Carlett Angianlee Brown

You remember the story of Christine Jorgensen — the first American to have gender confirmation surgery. It was a pretty joyful story of fame and success.Well, we’re going to talk about the woman who might have been the first African-American woman to have gender confirmation surgery. It’s a very different story.

Carlett Angianlee Brown was born around the year 1927 and originally named “Charles Robert Brown“. She joined the navy in 1950. Another reason she had for joining up was to receive medical treatment — she had a problem where every month she had rectal bleeding, as well as regularly occurring nosebleeds. The doctors examining her diagnosed her with the “serious mental illness” of wanting to be a woman — and also discovered she had female glands. Turned out she was intersex (and yet still, wanting to be a woman was a “serious mental illness” because sexism). The doctors recommended having the female glands surgically removed — but she had other plans. She gave herself the name Carlett and began working professionally as a female impersonator, and also earned money by selling her blood and plasma.
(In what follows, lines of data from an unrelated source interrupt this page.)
File: config.mk
export PLATFORM = sky130hd
export DESIGN_NAME = ncs_cell
export DESIGN_NICKNAME = d
export VERILOG_FILES = /design/src/rtl/ncs_pkg.sv /design/src/rtl/ncs_ram.sv /design/src/rtl/ncs_cell.sv
export SDC_FILE = /design/constraint.sdc
export NUM_CORES = 2
export LEC_CHECK = 0
export CAP_MARGIN = 20
export CORE_MARGIN = 2
export CORE_UTILIZATION = 58
export CTS_BUF_LIST = sky130_fd_sc_hd__clkbuf_16
export CTS_CLUSTER_SIZE = 8
export DETAILED_ROUTE_END_ITERATION = 6
export DONT_BUFFER_PORTS = 1
export PLACE_DENSITY = 0.76
export SYNTH_ARGS = -nofsm -noshare
export SYNTH_HDL_FRONTEND = slang
export SYNTH_HIERARCHICAL = 1
export SYNTH_SLANG_ARGS = --single-unit
File: constraint.sdc
create_clock -name clk -period 5.65 [get_ports clk]
set_input_delay 0.8475 -clock clk [delete_from_list [all_inputs] [get_ports clk]]
set_output_delay 0.8475 -clock clk [all_outputs]
set_load 0.05 [all_outputs]
File: src/rtl/ncs_pkg.sv
// ----------------------------------------------------------------------------
// ncs_pkg
// Shared constants and types for the nearest codeword search unit.
// ----------------------------------------------------------------------------
package ncs_pkg;

    localparam int NUM_WORDS  = 64;   // dictionary words, one cell each (1..256)
    localparam int WORD_DIMS  = 64;   // elements per word (1..64)

    localparam int WORD_IDX_W = 6;
    localparam int DIM_IDX_W  = 6;
    localparam int ELEM_W     = 16;
    localparam int DIST_W     = 38;
    localparam int CFG_W      = 7;
    localparam int SQ_W       = 2 * ELEM_W;

    localparam int DIM_ADDR_W = (WORD_DIMS > 1) ? $clog2(WORD_DIMS) : 1;
    localparam int WORDS_CAP  = (NUM_WORDS < 64) ? NUM_WORDS : 64;

    // pipeline fill plus one chain hop per cell
    localparam int SEARCH_CYCLES = NUM_WORDS + 3;
    localparam int CNT_W         = $clog2(SEARCH_CYCLES + 1);

    // register indexes
    localparam logic REG_WORDS_IN_USE = 1'b0;
    localparam logic REG_DIMS_IN_USE  = 1'b1;

    // item kinds
    localparam logic OP_LOAD  = 1'b0;
    localparam logic OP_QUERY = 1'b1;

    // running best handed from cell to cell
    typedef struct packed {
        logic                  valid;
        logic [WORD_IDX_W-1:0] idx;
        logic [DIST_W-1:0]     distance;
    } chain_t;

    // broadcast control to every cell
    typedef struct packed {
        logic accum;   // add the square now in stage 3
        logic clear;   // zero the accumulator
    } cell_ctrl_t;

endpackage

File: src/rtl/ncs_ram.sv
// ----------------------------------------------------------------------------
// ncs_ram
// Generic single-write, single-read RAM with registered read data.
// ----------------------------------------------------------------------------
module ncs_ram #(
    parameter int WIDTH = 16,
    parameter int DEPTH = 64
) (
    input  logic                                     clk,
    input  logic                                     we,
    input  logic [((DEPTH > 1) ? $clog2(DEPTH) : 1)-1:0] waddr,
    input  logic [WIDTH-1:0]                         wdata,
    input  logic [((DEPTH > 1) ? $clog2(DEPTH) : 1)-1:0] raddr,
    output logic [WIDTH-1:0]                         rdata
);

    logic [WIDTH-1:0] mem_reg [DEPTH];

    always_ff @(posedge clk)
    begin
        if (we)
        begin
            mem_reg[waddr] <= wdata;
        end
        rdata <= mem_reg[raddr];
    end

endmodule

File: src/rtl/ncs_cell.sv
// ----------------------------------------------------------------------------
// ncs_cell
// One dictionary word: element store, squared-difference pipeline,
// saturating accumulator and one stage of the argmin chain.
// ----------------------------------------------------------------------------
module ncs_cell
    import ncs_pkg::*;
(
    input  logic                    clk,
    input  logic                    rst_n,
    input  logic                    in_use,
    input  logic [WORD_IDX_W-1:0]   cell_id,
    input  logic                    load_we,
    input  logic [DIM_ADDR_W-1:0]   load_addr,
    input  logic [ELEM_W-1:0]       load_data,
    input  logic [DIM_ADDR_W-1:0]   rd_addr,
    input  logic [ELEM_W-1:0]       query_s1,
    input  cell_ctrl_t              ctrl,
    input  chain_t                  chain_in,
    output chain_t                  chain_out
);

    logic [ELEM_W-1:0]   dict_s1;
    logic [ELEM_W:0]     diff;
    logic [ELEM_W:0]     diff_abs;
    logic [ELEM_W-1:0]   abs_reg;
    logic [SQ_W-1:0]     sq_reg;
    logic [DIST_W:0]     sum;
    logic [DIST_W-1:0]   acc_reg;
    logic [DIST_W-1:0]   acc_next;
    chain_t              chain_reg;
    chain_t              chain_next;

    ncs_ram #(
        .WIDTH (ELEM_W),
        .DEPTH (WORD_DIMS)
    ) u_ram (
        .clk   (clk),
        .we    (load_we),
        .waddr (load_addr),
        .wdata (load_data),
        .raddr (rd_addr),
        .rdata (dict_s1)
    );

    // |a - b| of two signed 16-bit values fits in 16 unsigned bits
    assign diff     = {query_s1[ELEM_W-1], query_s1} - {dict_s1[ELEM_W-1], dict_s1};
    assign diff_abs = diff[ELEM_W] ? (~diff + 1'b1) : diff;

    assign sum = {1'b0, acc_reg} + {{(DIST_W + 1 - SQ_W){1'b0}}, sq_reg};

    always_comb
    begin
        acc_next = acc_reg;
        if (ctrl.clear)
        begin
            acc_next = '0;
        end
        else if (ctrl.accum && in_use)
        begin
            acc_next = sum[DIST_W] ? {DIST_W{1'b1}} : sum[DIST_W-1:0];
        end
    end

    // strict less keeps the lower index on ties
    always_comb
    begin
        chain_next = chain_in;
        if (in_use && (!chain_in.valid || acc_reg < chain_in.distance))
        begin
            chain_next.valid    = 1'b1;
            chain_next.idx      = cell_id;
            chain_next.distance = acc_reg;
        end
    end

    always_ff @(posedge clk)
    begin
        abs_reg <= diff_abs[ELEM_W-1:0];
        sq_reg  <= abs_reg * abs_reg;
    end

    always_ff @(posedge clk or negedge rst_n)
    begin
        if (!rst_n)
        begin
            acc_reg   <= '0;
            chain_reg <= '0;
        end
        else
        begin
            acc_reg   <= acc_next;
            chain_reg <= chain_next;
        end
    end

    assign chain_out = chain_reg;

endmodule

## After elaboration in Yosys (flattened, before gate mapping)

Memories as Yosys holds them, arrays and structs flattened. A register that Yosys moved wholly into a read port is not among the register bits.
Cells that the tools add are included.

| storage, ports and cells | value |
|---|---|
| bits in registers | 131 |
| memory bits (writable) | 1024 |
| bits in latches | 0 |
| output and inout bits | 45 |
| input bits | 101 |
| memories kept | 1 |
| memory bits (read-only) | 0 |
| word-level logic and storage cells | 25 |

| cells by class | value |
|---|---|
| bitwise operators | 1 |
| shifts and indexed selects | 0 |
| div/mod/pow operators | 0 |
| add/subtract/negate cells | 3 |
| eq/ne operators | 0 |
| order comparisons | 1 |
| multiplexer cells | 7 |
| reductions and logical operators | 5 |
| multipliers | 1 |

Memory list:

| name | words | width | rd ports | clocked after Yosys merged registers in | write ports | line | text |
|---|---|---|---|---|---|---|---|
| u_ram.mem_reg | 64 | 16 | 1 | 1 | 1 | ncs_ram.sv:17 | `logic [WIDTH-1:0] mem_reg [DEPTH];` |

Operator list:

| operator | number |
|---|---|
| $mux 38 | 3 |
| $mux 45 | 1 |
| $add 38x32->39 | 1 |
| $lt 38x38->1 | 1 |
| $mul 16x16->32 | 1 |
| $sub 16x16->17 | 1 |
| $add 16x1->16 const B | 1 |
| $mux 16 | 1 |
| $not 16->16 | 1 |
| $logic_and 1x1->1 | 2 |
| $mux 1 | 2 |
| $reduce_bool 2->1 | 1 |
| $logic_not 1->1 | 1 |
| $logic_or 1x1->1 | 1 |

## Depth between registers and ports, before layout

| depth | value |
|---|---|
| depth in word-level cells | 4 |
| gate-level depth with buffers | 24 |
| depth with buffers taken out | 23 |

## Modules after synthesis

Netlist, hierarchy kept.

By module, submodules not included:

| module | instances | sequential area each (um^2) | area an instance (um^2) | cells an instance |
|---|---|---|---|---|
| ncs_ram | 1 | 31069.8 | 40042.2 | 1829 |
| ncs_cell | 1 | 3017.9 | 15406.0 | 1677 |

## Worst setup path after synthesis

Ideal clock, no wire load.

| path | value |
|---|---|
| path type | register -> register |
| from | register abs_reg[1] |
| to | register sq_reg[31] |
| arrival | 5.994 ns |
| library setup time | 0.122 ns |
| cell stages (with the launch flop) | 21 |
| required time | 5.528 ns |
| buffers on the path | 3 |
| clock period less this slack | 6.116 ns |
| slack | -0.466 ns |
| path through | dfxtp_1 > clkbuf_1 > clkbuf_1 > nand2_1 > fa_1 > fa_1 > fa_1 > fa_1 > fa_1 > fa_1 > inv_1 > ha_1 > clkbuf_1 > nand2_1 > or2_2 > a211oi_1 > o2111ai_1 > o21ai_0 > nand3_1 > a32oi_1 > xnor2_1 |

| between the ends | value |
|---|---|
| longest elaborated chain between the ends | 1 |

Ends and longest elaborated chain:

| element | line | text |
|---|---|---|
| start: declaration | ncs_cell.sv:26 | `logic [ELEM_W-1:0] abs_reg;` |
| start signal: assignment | ncs_cell.sv:79 | `abs_reg <= diff_abs[ELEM_W-1:0];` |
| $mul 16x16->32 | ncs_cell.sv:80 | `sq_reg <= abs_reg * abs_reg;` |
| end signal: assignment | ncs_cell.sv:80 |  |
| end: declaration | ncs_cell.sv:27 | `logic [SQ_W-1:0] sq_reg;` |

Every way passes these cells.
A chain may end at the register's enable or synchronous reset.

## Worst setup path after layout

| path | value |
|---|---|
| from | register abs_reg[12] |
| to | register sq_reg[31] |

Same word-level chain as after synthesis.

==> results <==
- The synthesized netlist cell count is between 3000 and 4000.
- After clock tree synthesis, the clock-pin slew on the worst setup and hold paths is 50 ps.
- After synthesis the cells add up to 55400 um^2.
- Compared with the post-synthesis result, the final layout area differs by 12.5%.
- The worst setup path is launched from a flop.
- CTS built an H-tree with a depth of 4.
- The count of yosys warnings during synthesis is 6.
- The initial antenna violation count is 5.
- Each instance of the synthesized netlist takes up on average 15.8 um^2.
- Yosys mapped a number of flops with a built-in enable equal to between 1000 and 1500.
- The pin count of the biggest net entering global routing is ~260.
- The wire-length estimate of the detail-placed layout is ~80000 um.
- In this run the count of I/O pins placed on the die edge is between 100 and 150.
- The total of fill cells in the finished design is slightly above 6000.
- The net total in the final layout is 4139.
- Setup violations remaining at the end of the flow were counted as 0.
- After synthesis, the share of flip-flops with an asynchronous set or reset is 0.0709.
- From bottom edge to top edge, the die measures 313 um.
- The number of synthesized register bits is between 1000 and 1500.
- In the finished design, the share of the clock period the worst path needs comes to 0.997.
- STA classifies the critical path endpoint as a flop.
- Setup repair after global routing could not meet its margin everywhere.
- In this run, the number of DRC markers left after iteration 0 of detailed routing was roughly 3400.
- The critical path is of the reg2reg type.
- The total number of vias is 31700.
- The routed wire length per instance is 26.8 um.
- For the pin with the worst max-slew slack, the measured transition is 1150 ps.
- The worst hold path belongs to the class in2reg.
- The number of standard-cell rows in the floorplan is between 100 and 150.
- After global routing the overflow that remains totals 0.
- In the global route stage, overall resource usage came out at 0.278.
- The post-route antenna net violation count is 0.
- The longest clock path from root to sink contains 3 buffers.
- The starting utilization of the core area is 0.584.
- The total clock buffers created by CTS is between 150 and 200.
- In the layout the commonest cells are sky130_fd_sc_hd__edfxtp_1, sky130_fd_sc_hd__inv_1, sky130_fd_sc_hd__mux4_2.
- Clock skew on the completed layout was measured at between 40 and 50 ps.
- The via count of the first global-routing pass is roughly 33000.
- The fraction of layout cells with a size suffix above 1 is 0.206.
- The count of TritonRoute iterations in the first routing pass is 6.
- The remaining design rule violation count is 0.
- The floorplan step defined a die boundary enclosing a little under 100000 um^2.
- The count of port buffers added during placement is 0.
- The dominant synthesized flop cell is sky130_fd_sc_hd__edfxtp_1.
- The flow ran to the end, and the final reports show no timing, DRC or antenna violations.
- Synthesis produced a netlist with a net count of 3958.
- The data required time at the worst endpoint is around 6300 ps.
- The library cell used most frequently in the layout, excluding fill and tap cells, is sky130_fd_sc_hd__edfxtp_1.
- The total length of routed wires is about 130000 um.
- After layout, the minimum clock period comes to between 5000 and 6000 ps.
- The achievable clock frequency is 178 MHz.
- TritonCTS built the clock tree.
- The count of unique library cells instantiated by Yosys is 92.
- In the routed layout, each cell is associated on average with a via count of approximately 6.3.
- Across the run, the number of max-cap violations was 0.
- Adding up every negative setup slack in the final design gives 0 ps.
- Along the worst path, the maximum fanout reaches 6.
- STA puts the critical path data arrival time at roughly 6300 ps.
- The count of clock tree sinks is about 1200.
- The first global-routing pass estimated 203000 um of wire.
- The later pin in the worst-skew pair is clocked with a latency of roughly 770 ps.
- The final number of max-transition violations was 0.
- The width of the die is approximately 310 um.
- The tree is rooted in a sky130_fd_sc_hd__clkbuf_16.
- The standard cell core area is 94900 um^2.
- The relative slew slack is 0.235.
- The weighted congestion reported at the end of routability-driven placement is a little under 0.9.
- The number of failing hold endpoints at the final stage was 0.
- The number of flip-flops in the largest register is between 1000 and 1500.
- The post-synthesis sequential area ratio is 0.615.
-- routing by layer --
| metal | share of wire | wire [um] | track usage |
|---|---|---|---|
| met1 | 0.36 | 47700 | 0.342 |
| met2 | 0.52 | 69700 | 0.480 |
| met3 | 0.080 | 10700 | 0.0551 |
| met4 | 0.043 | 5730 | 0.122 |
| met5 | 0.00017 | 23 | 0 |
-- area by class of cell --
| cell class | instances | area, um^2 | area share |
|---|---|---|---|
| multi-input combinational | 1861 | 19500 | 0.313 |
| timing repair buffer | 176 | 1400 | 0.0224 |
| sequential | 1170 | 34100 | 0.547 |
| antenna | 5 | 12.5 | 0.000201 |
| tap | 1265 | 1580 | 0.0254 |
| clock buffer | 165 | 4130 | 0.0662 |
| inverter | 313 | 1170 | 0.0188 |
| clock inverter | 40 | 434 | 0.00696 |
-- synth_stat cells, types with 74 or more instances --
cell type | n | area, um^2
sky130_fd_sc_hd__fa_1 | 165 | 3300
sky130_fd_sc_hd__inv_1 | 313 | 1170
sky130_fd_sc_hd__mux2i_1 | 89 | 891
sky130_fd_sc_hd__ha_1 | 186 | 2330
sky130_fd_sc_hd__mux2_2 | 74 | 833
sky130_fd_sc_hd__nor2_1 | 165 | 619
sky130_fd_sc_hd__dfrtp_1 | 83 | 2080
sky130_fd_sc_hd__mux4_2 | 220 | 4950
sky130_fd_sc_hd__a21oi_1 | 80 | 400
sky130_fd_sc_hd__clkbuf_1 | 78 | 293
sky130_fd_sc_hd__nand2_1 | 172 | 646
sky130_fd_sc_hd__edfxtp_1 | 1024 | 30700
-- through the flow --
step	hold WS (ps)	cells	instance area [um^2]	utilization	worst slack, ps
after floorplan	374	3506	55600	-	1.90
after global placement	542	4777	57400	0.605	-197
after detailed placement	547	4778	57400	0.605	-285
after CTS	117	4989	62200	0.656	0.120
after global routing	135	4993	62400	0.658	-213
final	167	4995	62400	0.658	19.4
-- cell families after synthesis --
family,synth area share
flip-flops,0.615
AND/OR/NAND/NOR,0.0531
buffers and inverters,0.0387
AO/OA/AOI/OAI,0.0559
multiplexers,0.122
adder cells (fa/ha/maj),0.102
XOR/XNOR,0.0137
-- critical path, stage by stage, from the launching register on --
cell and delay (ps):
sky130_fd_sc_hd__dfxtp_4 370, sky130_fd_sc_hd__and2_1 170, sky130_fd_sc_hd__buf_4 130, sky130_fd_sc_hd__fa_1 530
sky130_fd_sc_hd__inv_1 70, sky130_fd_sc_hd__fa_1 530, sky130_fd_sc_hd__fa_1 450, sky130_fd_sc_hd__fa_1 510
sky130_fd_sc_hd__fa_1 540, sky130_fd_sc_hd__inv_1 50, sky130_fd_sc_hd__fa_2 450, sky130_fd_sc_hd__ha_4 300
sky130_fd_sc_hd__nand2_1 70, sky130_fd_sc_hd__or2_4 270, sky130_fd_sc_hd__a211oi_4 240, sky130_fd_sc_hd__o2111ai_2 180
sky130_fd_sc_hd__o21ai_2 220, sky130_fd_sc_hd__nand3_2 90, sky130_fd_sc_hd__a32oi_1 230, sky130_fd_sc_hd__xnor2_1 140
-- final timing paths --
check	start	end	slack, ps	depth (start not counted)
min in group asynchronous	rst_n	chain_out[11]	680	2
setup reg to reg	abs_reg[12]	sq_reg[31]	20	19
hold / removal	ctrl[0]	acc_reg[28]	170	1
max in group asynchronous	rst_n	acc_reg[30]	4610	2
hold reg to reg	u_ram/rdata[0]	abs_reg[0]	550	2
setup / recovery	abs_reg[12]	sq_reg[31]	20	19
-- repair_timing --
| action | in CTS | in global routing |
|---|---|---|
| hold buffers | 2 | 0 |
| gates cloned | 0 | 0 |
| pin swaps | 20 | 42 |
| endpoints found under the hold margin | 83 | 0 |
| resized for setup | 46 | 57 |
| buffers inserted | 4 | 3 |
| setup endpoints to repair | 14 | 15 |
Power is left out: the tool's default activity adds up to more than one toggle a clock period on the data nets, which glitch-free logic cannot reach.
She began researching sex reassignment surgery (as it was called then). At the time, Christine Jorgensen had recently become a household name so Carlett wrote to Jorgensen’s doctor Christian Hamburger as well as two other doctors in Europe. She was advised she would need to renounce her U.S. citizenship to undergo the surgeries unless she received special permission from the government (as Jorgensen had from the Danish Prime Minster). That special permission was denied to Brown.

At some point during this research phase, Brown had begun a relationship with a G.I. stationed in Germany named Eugene Martin. She devised a plan to go to Germany, become a citizen there, and marry Eugene. She is quoted as saying “I just want to become a woman as quickly as possible, that’s all. I’ll become a citizen of any country that will allow me the treatment that I need and be operated on.”

And so she applied for her passport and made plans to have a check-up with Dr. Hamburger in Bonn, Germany in August of 1953. She headed to Boston, signed papers in the Danish consulate to renounce her U.S. citizenship.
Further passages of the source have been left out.